Esmaeil Sedigh is an Iranian futsal coach and instructor based in the Philippines. He was a former football player in U21 1st division in Iran.

He has held the position of futsal department director under the Philippine Football Federation. Sedigh is known for his contributions in the development of Philippines national futsal team.

Coaching background 
He started as an assistant futsal coach in 2005, and the head coach of the Philippines from 2007 until 2012. During his coaching stint in the international arena, he has led Philippines to final round of the 2007 AFC Futsal Championship in Osaka, Japan after qualifying round in Taipei. He also led the team to 4th place in the AFF Futsal Championship 2009 and 2010.

Futsal instructor 
He had held several futsal coaching courses all over the Philippines under the Philippine Football Federation (PFF) and AFC level 1 futsal coaching course under the Asian Football Confederation (AFC).
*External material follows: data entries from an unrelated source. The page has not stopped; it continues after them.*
==> src/source/icache_pkg.sv <==
package icache_pkg;

	// address and data widths
	localparam int ADDR_W = 32;
	localparam int LINE_W = 128;
	localparam int INST_W = 32;

	// cache geometry
	localparam int WAYS = 4;
	localparam int SETS = 8;
	localparam int OFFSET_W = 4; // 16-byte line
	localparam int INDEX_W = 3;
	localparam int TAG_W = ADDR_W - INDEX_W - OFFSET_W; // 25

	// backing memory
	localparam int MEM_LINES = 64;
	localparam int MEM_LATENCY = 3; // request to response, in cycles
	localparam int LINE_ADDR_W = $clog2(MEM_LINES);

	// flow control toward the consumer
	localparam int OUT_CREDITS = 2;
	localparam int CREDIT_W = $clog2(OUT_CREDITS + 1);

	typedef struct packed {
		logic valid;
		logic [ADDR_W-1:0] pc;
	} fetch_req_t;

	typedef struct packed {
		logic valid;
		logic [ADDR_W-1:0] pc;
		logic [INST_W-1:0] inst;
	} inst_resp_t;

	typedef struct packed {
		logic valid;
		logic [LINE_ADDR_W-1:0] line_addr;
	} line_req_t;

	typedef struct packed {
		logic valid;
		logic [LINE_W-1:0] data;
	} line_resp_t;

	// tag array write command, one way at a time
	typedef struct packed {
		logic valid;
		logic [WAYS-1:0] way; // one-hot
		logic [INDEX_W-1:0] index;
		logic [TAG_W-1:0] tag;
	} fill_t;

	typedef enum logic [1:0] {
		MS_RUN,  // lookups flowing
		MS_REQ,  // line request on the bus
		MS_WAIT, // waiting on backing memory
		MS_FILL  // write the line, answer the miss
	} miss_state_e;

endpackage
==> src/source/icache_way_sram.sv <==
module icache_way_sram (
	input  logic clk,
	input  logic en,
	input  logic we,
	input  logic [icache_pkg::INDEX_W-1:0] index,
	input  logic [icache_pkg::LINE_W-1:0] wdata,
	output logic [icache_pkg::LINE_W-1:0] rdata
);
	import icache_pkg::*;

	logic [LINE_W-1:0] mem [SETS];

	// one port, so a write cycle leaves rdata alone
	always_ff @(posedge clk) begin
		if (en) begin
			if (we) begin
				mem[index] <= wdata;
			end else begin
				rdata <= mem[index];
			end
		end
	end

	// an access needs a known set, whether read or fill
	assert property (@(posedge clk) (en || we) |-> !$isunknown(index));

endmodule

==> config.mk <==
export PLATFORM = sky130hd
export DESIGN_NAME = icache_way_sram
export DESIGN_NICKNAME = d
export VERILOG_FILES = /design/src/source/icache_pkg.sv /design/src/source/icache_way_sram.sv
export SDC_FILE = /design/constraint.sdc
export NUM_CORES = 1
export LEC_CHECK = 0
export BUFFER_PORTS_ARGS = -buffer_cell sky130_fd_sc_hd__buf_2
export CAP_MARGIN = 20
export CORE_UTILIZATION = 50
export CTS_CLUSTER_DIAMETER = 60
export DETAILED_ROUTE_END_ITERATION = 12
export MAX_ROUTING_LAYER = met4
export PLACE_DENSITY = 0.76
export SETUP_SLACK_MARGIN = 0.2
export SYNTH_ARGS = -nofsm -noshare
export SYNTH_HDL_FRONTEND = slang
export SYNTH_SLANG_ARGS = --single-unit
==> constraint.sdc <==
create_clock -name clk -period 36.8 [get_ports clk]
set_clock_uncertainty 0.15 [all_clocks]
set_input_delay 5.52 -clock clk [delete_from_list [all_inputs] [get_ports clk]]
set_output_delay 5.52 -clock clk [all_outputs]
set_load 0.02 [all_outputs]
After elaboration in Yosys (flattened, before gate mapping)
Memories as Yosys holds them, arrays and structs flattened. A register that Yosys moved wholly into a read port is not among the register bits. Cells that the tools add are included.

Memories: 1. Logic and storage cells: 6. Bits of input ports: 134. Memory bits (writable): 1024. Bits in registers: 0.

Bitwise logic cells: 1. Muxes and demuxes: 3. Reductions and logical operators: 1.

Memory list: mem (depth 8, width 128, rd ports 1, clocked after Yosys merged registers in 1, write ports 1, RTL line icache_way_sram.sv:11) `logic [LINE_W-1:0] mem [SETS];`.

Operators with widths (count): $mux 1 (3); $reduce_and 2->1 (1); $not 1->1 (1).

Depth between registers and ports, before layout
Gate-level depths: netlist of run 1.

Depth in word-level cells: 3. Depth in mapped cells: 7. Depth with buffers taken out: 4.

Worst setup path before layout of run 1
No wires, ideal clock.

Path type: input -> register. From: in index[2] (netlist bit). To: mem mem[4][0] (enable). Arrival: 14.901 ns. Stages on the path: 4. Path buffers: 2. Library setup time: 0.771 ns. Data required time: 35.879 ns. Slack: 20.978 ns. Cell sequence: buf_2 buf_1 nand3_1 nor3_1.

RTL lines: start, declared (RTL line icache_way_sram.sv:5) `input logic [icache_pkg::INDEX_W-1:0] index,`; end, declared (RTL line icache_way_sram.sv:11).

Straight into the memory's write port.

==> flow_summary.ini, run 1 <==
[run_status]
outcome = complete, no violations

[floorplan]
initial_core_util_pct = 50.57
fp-row-count = 106
ios = 262
die_h_um = 292.9
fp.dieW_um = 292.9
dieArea_um2 = 85820
core_area_um2 = 83690

[drt]
postRouteAntennaNets = 0
drt-met1-wl_um = 32350
drc = 0
highest_layer = met4
wl_met2_um = 43600
vias = 18160
drt-total-wl_um = 83570
detail_route.vias_per_cell = 5.651
first_iter_violations = 1361
wl_met3_um = 5524
dr.pass1.iters = 7
wl_per_cell_um = 26.01

[synth]
ys_seq_elements = 1152
yosysUniqueCellTypes = 17
synth_cells = 1630
syn_area_per_cell_um2 = 25.97
syn-cell-area_um2 = 42320
synth_nets = 1764
ys.warnings.count = 0
ys_seq_area_share_pct = 81.73

[layout]
fin_nets = 2102
syn_to_final_growth_pct = 15.34
fin_area_um2 = 48820
final_cell_mix = edfxtp_1, buf_2, mux4_2
final_common_cell = edfxtp_1
final_cells = 3213
drive_above_1_share_pct = 41.31
fin_util_pct = 58.33
fillCellCount = 5761

[worst_setup_path]
end_kind = flop
critPathMaxFanout = 59
max_stage_delay_ns = 0.72
r2r_slack_ns = 35.22
startpoint_type = primary input
r2r_start = mem[5][9]
worstReg2RegEnd = rdata[9]
path_class = in2reg
arrival_ns = 8.39
reg2regPathDepth = 2
slowest_stage = buf_4
cp_common_cell = buf_4
crit_chain = buf_8 -> buf_4 -> buf_4 -> mux4_2 -> mux2_2
crit_required_ns = 37.06

[cts]
cts_sinks = 1152
cts_resized = 0
cts_root_buf = clkbuf_16
htreeDepth = 3
cts_made_buffers = 115
clock_latency_ns = 0.66
cts_tree = done
cts_hold_buf = 0
cts_post_setup_buffers_inserted = 0
clk_pin_slew_ns = 0.06
clock_path_buffers = 3

[timing]
finalCriticalPeriod_ns = 8.135
slew_headroom_pct = 35.18
fmax_mhz = 122.9
final_max_slew_viol_count = 0
tns_ns = 0
tightest_slew_ns = 0.9723
min_period_over_period_pct = 22.11
finalSetupViolCount = 0
rsz0062_at_grt = no
hold_violations = 0

[hold_path]
min_path_cells = 2
holdPathEnd = rdata[126]
hold_path_startpoint = mem[6][126]
hp-class = reg2reg

[global_routing]
antenna_found_initial = 18
track_usage_pct = 20.30
grt_pass1_wl_um = 123200
grt_pass1_vias = 19620
overflow = 0
grt_max_degree = 129

[power_and_ir_drop]
peakVddDrop_mv = 0.04336
p_sw_mw = 0.5472
power_density_nw_per_um2 = 56.64
comb_power_share_pct = 4.3
p_int_mw = 2.218
switching_share_pct = 19.79
p_total_mw = 2.765
pwr-share-clk_pct = 42.0
pwr-share-seq_pct = 53.7
power_leakage_nw = 15.70

[placed_design]
placed_cells = 2985
placed_area_um2 = 44980
place_congestion = 0.7080
portBuffers = 261
dp_hpwl_um = 42940

[job]
maxCapViolations = 0
-- cell families after synthesis --
group / count (synthesis) / synth area share, %
muxes: 384 / 16.97
buffers and inverters: 73 / 1.044
DFF: 1152 / 81.73
AOI/OAI and AO/OA: 3 / 0.04728
and+or+nand+nor: 18 / 0.2099
-- critical path, delay by kind of cell --
| family | cells | cell delay (ns) |
|---|---|---|
| mux | 2 | 0.88 |
| buf+inv | 3 | 1.89 |
-- power by group through the flow --
stage / Sequential, mW / Clock [mW] / Combinational (mW)
after floorplan: 1.52 / 0 / 0.0700
after global placement: 1.51 / 0 / 0.116
after detailed placement: 1.51 / 0 / 0.120
after CTS: 1.49 / 1.18 / 0.121
after global routing: 1.49 / 1.23 / 0.128
final: 1.49 / 1.16 / 0.118
-- worst max-delay path by stage --
stage,to,cells past startpoint,from
2_1_floorplan,mem[4][0],4,index[2]
3_3_place_gp,rdata[104],5,index[0]
3_5_place_dp,rdata[15],5,index[0]
4_1_cts,rdata[65],5,index[0]
5_1_grt,rdata[9],5,index[0]
6_report,rdata[9],5,index[0]
-- flip-flops by register name (all words and copies together), names as in the netlist --
register and flops:
mem 1024, rdata 128
-- layer usage --
metal / vias up / track usage [%]
li1: 7738 / -
met1: 9703 / 24.97
met2: 559 / 33.94
met3: 158 / 4.266
met4: 0 / 6.334
met5: - / -
-- cell usage after synthesis --
master,count,area share [%]
mux2i_1,3,0.071
mux4_2,254,14
buf_1,17,0.15
nand2b_1,3,0.044
mux2_2,127,3.4
nor3_1,2,0.024
nand3_1,2,0.024
nand3b_1,1,0.018
buf_2,14,0.17
o21ai_0,1,0.012
nor2_1,6,0.053
o211ai_1,2,0.035
clkbuf_1,22,0.20
nor2b_1,2,0.030
nand2_1,2,0.018
buf_6,20,0.53
edfxtp_1,1152,82
-- layout make-up --
class	count	area, um2	area share, %
clock buffers	141	3060	6.269
diodes	19	47.55	0.09740
clock inverters	68	723.2	1.481
repair buffers	294	1620	3.319
multi-input cells	405	7352	15.06
flip-flops and latches	1152	34590	70.87
well taps	1134	1419	2.907
-- per-stage QoR --
step           worst slack (ns)  hold slack (ns)
6_report                  28.67           0.5223
2_1_floorplan             20.98           0.4663
3_3_place_gp              27.92           0.5242
5_1_grt                   28.42           0.5839
4_1_cts                   28.55           0.5292
3_5_place_dp              27.82           0.5155
Note: power is estimated with default switching activity, not from simulation.
==> run 2, diff against run 1 <==
--- a/config.mk
+++ b/config.mk
@@ -11,7 +11,7 @@
 export CTS_CLUSTER_DIAMETER = 60
 export DETAILED_ROUTE_END_ITERATION = 12
 export MAX_ROUTING_LAYER = met4
-export PLACE_DENSITY = 0.76
+export PLACE_DENSITY = 0.78
 export SETUP_SLACK_MARGIN = 0.2
 export SYNTH_ARGS = -nofsm -noshare
 export SYNTH_HDL_FRONTEND = slang
==> constraint.sdc (replaced) <==
create_clock -name clk -period 6.6 [get_ports clk]
set_clock_uncertainty 0.15 [all_clocks]
set_input_delay 0.99 -clock clk [delete_from_list [all_inputs] [get_ports clk]]
set_output_delay 0.99 -clock clk [all_outputs]
set_load 0.02 [all_outputs]
==> run 2 against run 1 <==
Worst setup slack worse by 25 ns; register-to-register slack worse by 30 ns; combinational power grew to 5.6 times the previous value; clock power grew to 5.2 times the previous value; power grew to 5.4 times the previous value; sequential cell count stayed put; worst hold slack worse by 0.090 ns; sequential power grew to 5.6 times the previous value; non-clock buffer count stayed put; die area stayed put; core utilization is 0.19 points lower; critical endpoint is now mem[6][61]; highest routed layer unchanged.
==> flow_summary.ini, run 2 (synthesis gave the netlist of run 1 again) <==
[run_status]
outcome = complete, no violations

[floorplan]
dieArea_um2 = 85820
initial_core_util_pct = 50.57
fp-row-count = 106
ios = 262
core_area_um2 = 83690
die_h_um = 292.9
fp.dieW_um = 292.9

[worst_setup_path]
cpLargestDelayFamily = buffers and inverters
worst-path-buf-inv = 2
cp.depth = 4
arrival_ns = 3.52
crit_chain = buf_8 -> nand3_1 -> nor2_4 -> buf_4
end_kind = flop
r2r_slack_ns = 5.03
crit_required_ns = 6.73
startpoint_type = primary input
worstReg2RegEnd = rdata[98]
crit_end = mem[6][61]
max_stage_delay_ns = 0.87
reg2regPathDepth = 2
r2r_start = mem[3][98]
slowest_stage = buf_4
path_class = in2reg
critPathMaxFanout = 100
crit_start = index[2]

[global_routing]
grt_busiest_layer = met2
use_met1_pct = 26.15
grt_pass1_wl_um = 124900
track_usage_pct = 20.51
antenna_found_initial = 15
overflow = 0
grt_max_degree = 101
use_met3_pct = 4.259
use_met2_pct = 33.76
grt_pass1_vias = 19620

[placed_design]
dp_hpwl_um = 43260
place_congestion = 0.6906
pre_cts_slack_ns = 2.573
portBuffers = 261

[power_and_ir_drop]
pwr-share-clk_pct = 40.4
p_total_mw = 15.02
pwr-share-seq_pct = 55.1
power_leakage_nw = 15.58
comb_power_share_pct = 4.4
power_density_nw_per_um2 = 308.7
switching_share_pct = 20.19
p_int_mw = 11.99
p_sw_mw = 3.032
peakVddDrop_mv = 0.2331

[cts]
clk_pin_slew_ns = 0.06
clock_path_buffers = 3
cts_hold_buf = 0
htreeDepth = 3
cts_tree = done
cts_made_buffers = 116
cts_resized = 0
clock_latency_ns = 0.67
cts_post_setup_buffers_inserted = 0
cts_sinks = 1152
cts_root_buf = clkbuf_16

[timing]
rsz0062_at_grt = no
hold_violations = 0
slew_headroom_pct = 26.50
finalCriticalPeriod_ns = 3.395
min_period_over_period_pct = 51.44
final_max_slew_viol_count = 0
fin_ws_ns = 3.205
tightest_slew_ns = 1.103
finalSetupViolCount = 0
fmax_mhz = 294.6
hold_ws_ns = 0.4324

[layout]
drive_above_1_share_pct = 40.69
syn_to_final_growth_pct = 14.96
largest_register_ff_count = 1024
top_register = mem
final_cell_mix = edfxtp_1, buf_2, mux4_2
largest_registers = mem x1024, rdata x128
fillCellCount = 5809
final_common_cell = edfxtp_1
fin_nets = 2103

[drt]
first_iter_violations = 1481
dr.pass1.iters = 4
drt-total-wl_um = 83970
drc = 0
detail_route.vias_per_cell = 5.644
postRouteAntennaNets = 0
wl_per_cell_um = 26.14
vias = 18130

[hold_path]
hp-class = in2reg

[job]
maxCapViolations = 0
## run 2: cell types whose count changed in the layout (fill, tap and decap cells not counted), sizes merged
cell / previous run / this run
clkbuf: 142 / 152
bufinv: 14 / 5
diode: 19 / 16
inv: 7 / 3
clkinvlp: 3 / 5
clkinv: 44 / 47
## run 2: how the worst min path moves through the flow
| stage | startpoint | endpoint | slack, ns | cells past startpoint |
|---|---|---|---|---|
| after floorplan | mem[2][126] | rdata[126] | 0.47 | 2 |
| after global placement | mem[2][126] | rdata[126] | 0.52 | 2 |
| after detailed placement | mem[2][126] | rdata[126] | 0.53 | 2 |
| after CTS | wdata[107] | mem[6][107] | 0.37 | 1 |
| after global routing | wdata[107] | mem[6][107] | 0.41 | 1 |
| final | wdata[107] | mem[6][107] | 0.43 | 1 |
## run 2: layout make-up
type / count / area [um2] / share of cell area [%]
Multi-Input combinational cell: 405 / 7365 / 15.14
Clock inverter: 60 / 488.0 / 1.003
Antenna cell: 16 / 40.04 / 0.08229
Timing Repair Buffer: 294 / 1695 / 3.484
Clock buffer: 151 / 3055 / 6.280
Tap cell: 1134 / 1419 / 2.916
Sequential cell: 1152 / 34590 / 71.10
## run 2: through the flow
| step | TNS, ns | util (%) | instance area, um2 | instances |
|---|---|---|---|---|
| floorplan | -768.09 | - | 42340 | 1630 |
| global placement | 0 | 53.86 | 45070 | 2985 |
| detailed placement | 0 | 53.86 | 45070 | 2985 |
| CTS | 0 | 58.09 | 48620 | 3196 |
| global route | 0 | 58.13 | 48650 | 3209 |
| finish | 0 | 58.14 | 48660 | 3212 |
## run 2: layer usage
layer  share of wire (%)  vias up
met4                 1.7        0
met3                 6.6      108
li1                    -     7744
met5                   0        -
met1                  40     9740
met2                  52      537
## run 2: power by group through the flow
stage               Clock [mW]  Combinational, mW  Sequential, mW
finish                    6.08              0.666            8.28
global route              6.49              0.720            8.29
CTS                       6.21              0.682            8.28
detailed placement           0              0.677            8.43
global placement             0              0.656            8.42
floorplan                    0              0.391            8.48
Local futsal competitions 
He initiated the inclusion of Futsal Sports in the Philippine National Games (since 2011), Batang Pinoy Youth Games (since 2013) and the more recent Palarong Pambansa (as demo sports 2013), Organized and Sponsored by the Philippine Sports Commission (PSC), Philippine Olympic Committee (POC) and Department of Education (DepEd).

Cups and Leagues 
Sedigh founded the Philippine Futsal League.

References 

Living people
Iranian footballers
Iranian men's futsal players
Iranian futsal coaches
Iranian expatriate sportspeople in the Philippines
Association footballers not categorized by position
Year of birth missing (living people)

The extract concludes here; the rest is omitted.